After literally one hour of doing absolutely nothing other than cupping half a bottle of frozen Gatorade in my hands to inspire it to thaw faster, it has finally dawned on me to fill the rest of the bottle with room-temperature Gatorade, so that the frozen Gatorade makes the warm Gatorade drinkably cold whilst the warm Gatorade speeds up the melting of the frozen Gatorade. How does this pertain to Kindred, you may ask? It doesn't, actually, except that the sudden epiphany has signaled to me the apparent end of my post-soccer game braindeadedness, freeing me up to now begin my blog post—and begin I shall! Here goes:
Throughout the course of my short but satisfying lifetime, exactly six different novels have made me cry. Kindred, however, is the first novel I have ripped into six pieces after completion. (The only reason that statistic flies is because calculus textbooks don't count as novels, otherwise the drama of that last sentence would have to have been severely undercut.) But Nikita, you might wonder, didn't you say just yesterday that you liked the novel?
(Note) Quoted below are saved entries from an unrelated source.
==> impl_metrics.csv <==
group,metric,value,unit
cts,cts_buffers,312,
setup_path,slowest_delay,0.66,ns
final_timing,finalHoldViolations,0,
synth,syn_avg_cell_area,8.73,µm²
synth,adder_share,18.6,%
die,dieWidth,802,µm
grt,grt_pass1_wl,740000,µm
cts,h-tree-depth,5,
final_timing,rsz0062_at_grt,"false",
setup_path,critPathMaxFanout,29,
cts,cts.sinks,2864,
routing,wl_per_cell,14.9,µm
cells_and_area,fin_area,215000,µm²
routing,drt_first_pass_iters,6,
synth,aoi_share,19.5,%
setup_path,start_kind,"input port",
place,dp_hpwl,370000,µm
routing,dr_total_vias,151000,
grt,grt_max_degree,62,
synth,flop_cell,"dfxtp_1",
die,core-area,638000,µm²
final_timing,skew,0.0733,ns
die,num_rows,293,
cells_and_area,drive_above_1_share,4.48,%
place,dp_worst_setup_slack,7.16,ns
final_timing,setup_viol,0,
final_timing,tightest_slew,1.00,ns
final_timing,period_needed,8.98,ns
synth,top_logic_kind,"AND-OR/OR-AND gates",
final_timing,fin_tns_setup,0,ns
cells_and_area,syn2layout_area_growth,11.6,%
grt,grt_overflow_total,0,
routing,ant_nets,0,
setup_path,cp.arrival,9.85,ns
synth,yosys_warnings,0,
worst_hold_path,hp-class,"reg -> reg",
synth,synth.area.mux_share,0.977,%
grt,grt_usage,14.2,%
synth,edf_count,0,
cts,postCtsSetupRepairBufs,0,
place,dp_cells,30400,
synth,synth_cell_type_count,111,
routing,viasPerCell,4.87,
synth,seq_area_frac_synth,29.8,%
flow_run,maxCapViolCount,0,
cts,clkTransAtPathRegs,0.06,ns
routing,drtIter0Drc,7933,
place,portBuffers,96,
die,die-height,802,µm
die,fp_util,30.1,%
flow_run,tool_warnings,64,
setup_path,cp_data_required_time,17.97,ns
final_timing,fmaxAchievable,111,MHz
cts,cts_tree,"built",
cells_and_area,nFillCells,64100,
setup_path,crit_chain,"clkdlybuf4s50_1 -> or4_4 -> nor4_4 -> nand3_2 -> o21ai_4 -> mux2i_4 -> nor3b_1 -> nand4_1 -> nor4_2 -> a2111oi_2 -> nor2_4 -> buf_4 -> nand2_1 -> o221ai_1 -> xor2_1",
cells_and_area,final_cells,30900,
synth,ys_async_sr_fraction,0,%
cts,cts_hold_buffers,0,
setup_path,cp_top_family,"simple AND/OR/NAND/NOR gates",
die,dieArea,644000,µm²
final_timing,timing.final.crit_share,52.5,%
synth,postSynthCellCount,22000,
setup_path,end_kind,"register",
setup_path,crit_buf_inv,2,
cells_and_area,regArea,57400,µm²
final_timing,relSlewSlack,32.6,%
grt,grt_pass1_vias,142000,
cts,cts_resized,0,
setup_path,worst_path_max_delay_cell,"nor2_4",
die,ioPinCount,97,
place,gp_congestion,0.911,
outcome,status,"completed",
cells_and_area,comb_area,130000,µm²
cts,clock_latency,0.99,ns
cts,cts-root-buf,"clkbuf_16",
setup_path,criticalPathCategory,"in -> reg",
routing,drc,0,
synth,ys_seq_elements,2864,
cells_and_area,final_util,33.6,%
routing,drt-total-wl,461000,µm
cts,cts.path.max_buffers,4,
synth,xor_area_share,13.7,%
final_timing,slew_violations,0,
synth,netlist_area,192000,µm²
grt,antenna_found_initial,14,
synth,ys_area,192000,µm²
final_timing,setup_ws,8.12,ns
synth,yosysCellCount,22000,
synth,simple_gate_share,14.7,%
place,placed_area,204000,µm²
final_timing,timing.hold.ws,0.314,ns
### flow/run.sh
#!/bin/bash
# OpenROAD 26Q1-2900-gdf79404cd8, Yosys 0.63+post, stock flow scripts
make -C /OpenROAD-flow-scripts/flow DESIGN_CONFIG=/design/flow/config.mk WORK_HOME=/design/flow/orfs finish
### flow/config.mk
export PLATFORM = sky130hd
export DESIGN_NAME = display
export DESIGN_NICKNAME = display
export VERILOG_FILES = /design/flow/design.v
export SDC_FILE = /design/flow/constraint.sdc
export NUM_CORES = 4
export LEC_CHECK = 1
export CORE_UTILIZATION = 40
### flow/constraint.sdc
current_design display

set clk_period 2.9
set clk_io_pct 0.2

create_clock -name clk0 -period $clk_period [get_ports {clk}]

set non_clock_inputs [all_inputs -no_clocks]
set_input_delay [expr $clk_period * $clk_io_pct] -clock clk0 $non_clock_inputs
set_output_delay [expr $clk_period * $clk_io_pct] -clock clk0 [all_outputs]
<file path="flow/design.v">
`default_nettype none
`timescale 1ns / 1ps
module SAR_Logic_12bit(
    input clk_src,
    input reset,
    input digital_in,
    output [11:0] da_converter,
    output [11:0] result
    );
reg [11:0]da_converter_register;
reg [11:0]result_register;
reg [11:0]interim_register;
reg [3:0]state;
assign da_converter = da_converter_register;
assign result = result_register;
always @(posedge clk_src) begin
	 state <= state + 2'b01;
	 if (reset == 1'b1) begin
			da_converter_register <= 12'b000000000000;
			interim_register <= 12'b000000000000;
			result_register <= 12'b000000000000;
			state <= 4'b0000;
	 end
    else if(state == 4'b0000) begin
		  da_converter_register <= 12'b100000000000;
        interim_register[11] <= digital_in;
    end
    else if(state == 4'b0001) begin
        da_converter_register[11] <= interim_register[11];
        da_converter_register[10] <= 1'b1;
        interim_register[10] <= digital_in;
    end
    else if(state == 4'b0010) begin
        da_converter_register[10] <= interim_register[10];
        da_converter_register[9] <= 1'b1;
        interim_register[9] <= digital_in;
    end
    else if(state == 4'b0011) begin
        da_converter_register[9] <= interim_register[9];
        da_converter_register[8] <= 1'b1;
        interim_register[8] <= digital_in;
    end
    else if(state == 4'b0100) begin
        da_converter_register[8] <= interim_register[8];
        da_converter_register[7] <= 1'b1;
        interim_register[7] <= digital_in;
    end
    else if(state == 4'b0101) begin
        da_converter_register[7] <= interim_register[7];
        da_converter_register[6] <= 1'b1;
        interim_register[6] <= digital_in;
    end
    else if(state == 4'b0110) begin
        da_converter_register[6] <= interim_register[6];
        da_converter_register[5] <= 1'b1;
        interim_register[5] <= digital_in;
    end
    else if(state == 4'b0111) begin
        da_converter_register[5] <= interim_register[5];
        da_converter_register[4] <= 1'b1;
        interim_register[4] <= digital_in;
    end
    else if(state == 4'b1000) begin
        da_converter_register[4] <= interim_register[4];
        da_converter_register[3] <= 1'b1;
        interim_register[3] <= digital_in;
    end
    else if(state == 4'b1001) begin
        da_converter_register[3] <= interim_register[3];
        da_converter_register[2] <= 1'b1;
        interim_register[2] <= digital_in;
    end
    else if(state == 4'b1010) begin
        da_converter_register[2] <= interim_register[2];
        da_converter_register[1] <= 1'b1;
        interim_register[1] <= digital_in;
    end
    else if(state == 4'b1011) begin
        da_converter_register[1] <= interim_register[1];
        da_converter_register[0] <= 1'b1;
        interim_register[0] <= digital_in;
        end
    else if(state == 4'b1100) begin
        result_register <= interim_register;
        state <= 4'b0000;
    end
    else 
        state <= 4'b0000;
    end
endmodule
</file>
To which I would respond: Why yes, sagacious blog reader, I did indeed say yesterday that "I do like the book, in fact; I genuinely find Butler's writing gripping and the premise of her novel interesting," and all that still holds true.
(Wowzers! Just two paragraphs in and this blog entry is already erring on the side of excessive cheekiness. I'll tone it down a bit.)
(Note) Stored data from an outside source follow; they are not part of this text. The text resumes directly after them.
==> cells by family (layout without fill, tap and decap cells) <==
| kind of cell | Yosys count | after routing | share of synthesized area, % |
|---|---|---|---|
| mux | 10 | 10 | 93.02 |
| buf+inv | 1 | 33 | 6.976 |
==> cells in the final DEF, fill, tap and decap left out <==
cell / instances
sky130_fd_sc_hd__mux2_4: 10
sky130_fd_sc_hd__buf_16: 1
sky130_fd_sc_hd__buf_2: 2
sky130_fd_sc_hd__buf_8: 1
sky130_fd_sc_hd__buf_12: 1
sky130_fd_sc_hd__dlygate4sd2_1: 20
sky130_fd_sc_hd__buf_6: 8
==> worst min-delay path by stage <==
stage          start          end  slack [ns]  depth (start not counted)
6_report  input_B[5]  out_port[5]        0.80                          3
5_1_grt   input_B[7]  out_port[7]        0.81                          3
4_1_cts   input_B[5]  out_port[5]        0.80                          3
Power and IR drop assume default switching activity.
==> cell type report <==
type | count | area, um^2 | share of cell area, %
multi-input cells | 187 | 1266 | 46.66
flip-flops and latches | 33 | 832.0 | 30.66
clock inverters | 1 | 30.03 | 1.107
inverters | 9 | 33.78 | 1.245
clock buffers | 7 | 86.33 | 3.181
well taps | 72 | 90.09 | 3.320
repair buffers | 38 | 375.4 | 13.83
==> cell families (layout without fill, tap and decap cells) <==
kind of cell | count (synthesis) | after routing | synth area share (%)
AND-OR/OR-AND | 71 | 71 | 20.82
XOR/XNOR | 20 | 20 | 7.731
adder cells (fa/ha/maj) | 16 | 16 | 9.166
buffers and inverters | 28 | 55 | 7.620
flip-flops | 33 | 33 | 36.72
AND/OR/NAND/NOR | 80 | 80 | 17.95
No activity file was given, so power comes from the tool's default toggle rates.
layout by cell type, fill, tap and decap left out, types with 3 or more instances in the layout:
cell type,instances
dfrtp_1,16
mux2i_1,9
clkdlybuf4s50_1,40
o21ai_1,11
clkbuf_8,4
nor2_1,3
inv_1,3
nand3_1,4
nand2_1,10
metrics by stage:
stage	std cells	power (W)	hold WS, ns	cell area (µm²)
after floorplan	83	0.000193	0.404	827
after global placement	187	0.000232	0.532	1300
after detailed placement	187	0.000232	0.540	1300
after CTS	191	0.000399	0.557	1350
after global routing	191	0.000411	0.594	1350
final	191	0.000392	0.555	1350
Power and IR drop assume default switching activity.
===== /design/flow/design.v =====
`default_nettype none
module clock_divider #(parameter N = 32) (input wire inclk, input wire [N-1:0] div_clk_count, input wire rst_n, 
					output reg outclk, output wire outclk_Not);
	reg [N-1:0] clock_count;
	always_ff @(posedge inclk, negedge rst_n) 
		if (~rst_n) begin
			clock_count <= 0;
			outclk <= 0;
		end
		else if (clock_count >= div_clk_count - 1) begin 
				clock_count <= 0;
				outclk <= ~outclk;
		end else clock_count <= clock_count + 1;
	assign outclk_Not = ~outclk;
endmodule
`default_nettype wire
`default_nettype none
module tone_generator (input wire inclk, input wire rst_n, input wire [2:0] SW, output wire outclk, output wire outclk_Not);
	localparam Do = 32'hBAB9;
	localparam Re = 32'hA65D;
	localparam Mi = 32'h9430;
	localparam Fa = 32'h8BE9;
	localparam So = 32'h7CB8;
	localparam La = 32'h6EF9;
	localparam Si = 32'h62F1;
	localparam Do2 = 32'h5D5D;
	reg [31:0] div_clk_count;
	always_comb
		case (SW)
			3'd0: div_clk_count = Do; 
			3'd1: div_clk_count = Re; 
			3'd2: div_clk_count = Mi; 
			3'd3: div_clk_count = Fa;
			3'd4: div_clk_count = So;
			3'd5: div_clk_count = La;
			3'd6: div_clk_count = Si;
			3'd7: div_clk_count = Do2;
		endcase
	clock_divider clockd(.inclk(inclk), .div_clk_count(div_clk_count), .rst_n(rst_n), 
					.outclk(outclk), .outclk_Not(outclk_Not));
endmodule
`default_nettype wire

===== /design/flow/constraint.sdc =====
current_design tone_generator

set clk_period 3.9
set clk_io_pct 0.2

create_clock -name clk0 -period $clk_period [get_ports {inclk}]

set non_clock_inputs [all_inputs -no_clocks]
set_input_delay [expr $clk_period * $clk_io_pct] -clock clk0 $non_clock_inputs
set_output_delay [expr $clk_period * $clk_io_pct] -clock clk0 [all_outputs]

===== /design/flow/config.mk =====
export PLATFORM = sky130hd
export DESIGN_NAME = tone_generator
export DESIGN_NICKNAME = tone_generator
export VERILOG_FILES = /design/flow/design.v
export SDC_FILE = /design/flow/constraint.sdc
export NUM_CORES = 4
export LEC_CHECK = 1
export CORE_UTILIZATION = 30
==> run.sh <==
#!/bin/bash
# OpenROAD 26Q1-2900-gdf79404cd8, Yosys 0.63+post, stock flow scripts
make -C /OpenROAD-flow-scripts/flow DESIGN_CONFIG=/design/flow/config.mk WORK_HOME=/design/flow/orfs finish
==> config.mk <==
export PLATFORM = sky130hd
export DESIGN_NAME = Conv_acc
export DESIGN_NICKNAME = Conv_acc
export VERILOG_FILES = /design/flow/design.v
export SDC_FILE = /design/flow/constraint.sdc
export NUM_CORES = 4
export LEC_CHECK = 1
export CORE_UTILIZATION = 50
==> constraint.sdc <==
current_design Conv_acc

set clk_period 158.3
set clk_io_pct 0.2

create_clock -name clk0 -period $clk_period [get_ports {clk}]

set non_clock_inputs [all_inputs -no_clocks]
set_input_delay [expr $clk_period * $clk_io_pct] -clock clk0 $non_clock_inputs
set_output_delay [expr $clk_period * $clk_io_pct] -clock clk0 [all_outputs]
`/design/flow/run.sh`:
```
#!/bin/bash
# OpenROAD 26Q1-2900-gdf79404cd8, Yosys 0.63+post, stock flow scripts
make -C /OpenROAD-flow-scripts/flow DESIGN_CONFIG=/design/flow/config.mk WORK_HOME=/design/flow/orfs finish
```
`/design/flow/config.mk`:
```
export PLATFORM = sky130hd
export DESIGN_NAME = blink_validity
export DESIGN_NICKNAME = blink_validity
export VERILOG_FILES = /design/flow/design.v
export SDC_FILE = /design/flow/constraint.sdc
export NUM_CORES = 4
export LEC_CHECK = 1
export CORE_AREA = 10 10 70 70
export DIE_AREA = 0 0 80 80
```
`/design/flow/constraint.sdc`:
```
current_design blink_validity

set clk_period 1.0
set clk_io_pct 0.2

create_clock -name clk0 -period $clk_period [get_ports {clk}]

set non_clock_inputs [all_inputs -no_clocks]
set_input_delay [expr $clk_period * $clk_io_pct] -clock clk0 $non_clock_inputs
set_output_delay [expr $clk_period * $clk_io_pct] -clock clk0 [all_outputs]
```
However, now having finished the novel, I can say that, even if I did overall enjoy reading it, I found it unbelievably frustrating and did not like the ending one little bit. In particular, I couldn't stand that Alice died. Anything else I might have put up with, but that really drove me out of my mind since she was seriously the only character in the entire novel that I liked from beginning to end (hence the ripping of the book; had she lived I totally wouldn't have done it).
What was frustrating to me about Alice dying before Dana killed Rufus was that it seemed to be the worst possible scenario. If she'd killed Rufus right after Hagar was born (or even earlier, although I understand that that would have complicated things severely), Alice might not have met the same end that she did, although admittedly her life might have just been made even more miserable by a new slave master. But, since Alice had already been driven to suicide before Dana killed her tormenter, the novel's dramatic ending confrontation just seems sort of rash and impractical because (1) it sends all the slaves to uncertain, but likely bad, futures, (2) it's far too late to help Alice at all and even leaves her children without the protection of a white father, and (3) it's such an ironic way to end a story whose point up until now has been that Dana's needs to preserve Rufus's life, not end it, and leaves me feeling like we've just made one long and miserable circle.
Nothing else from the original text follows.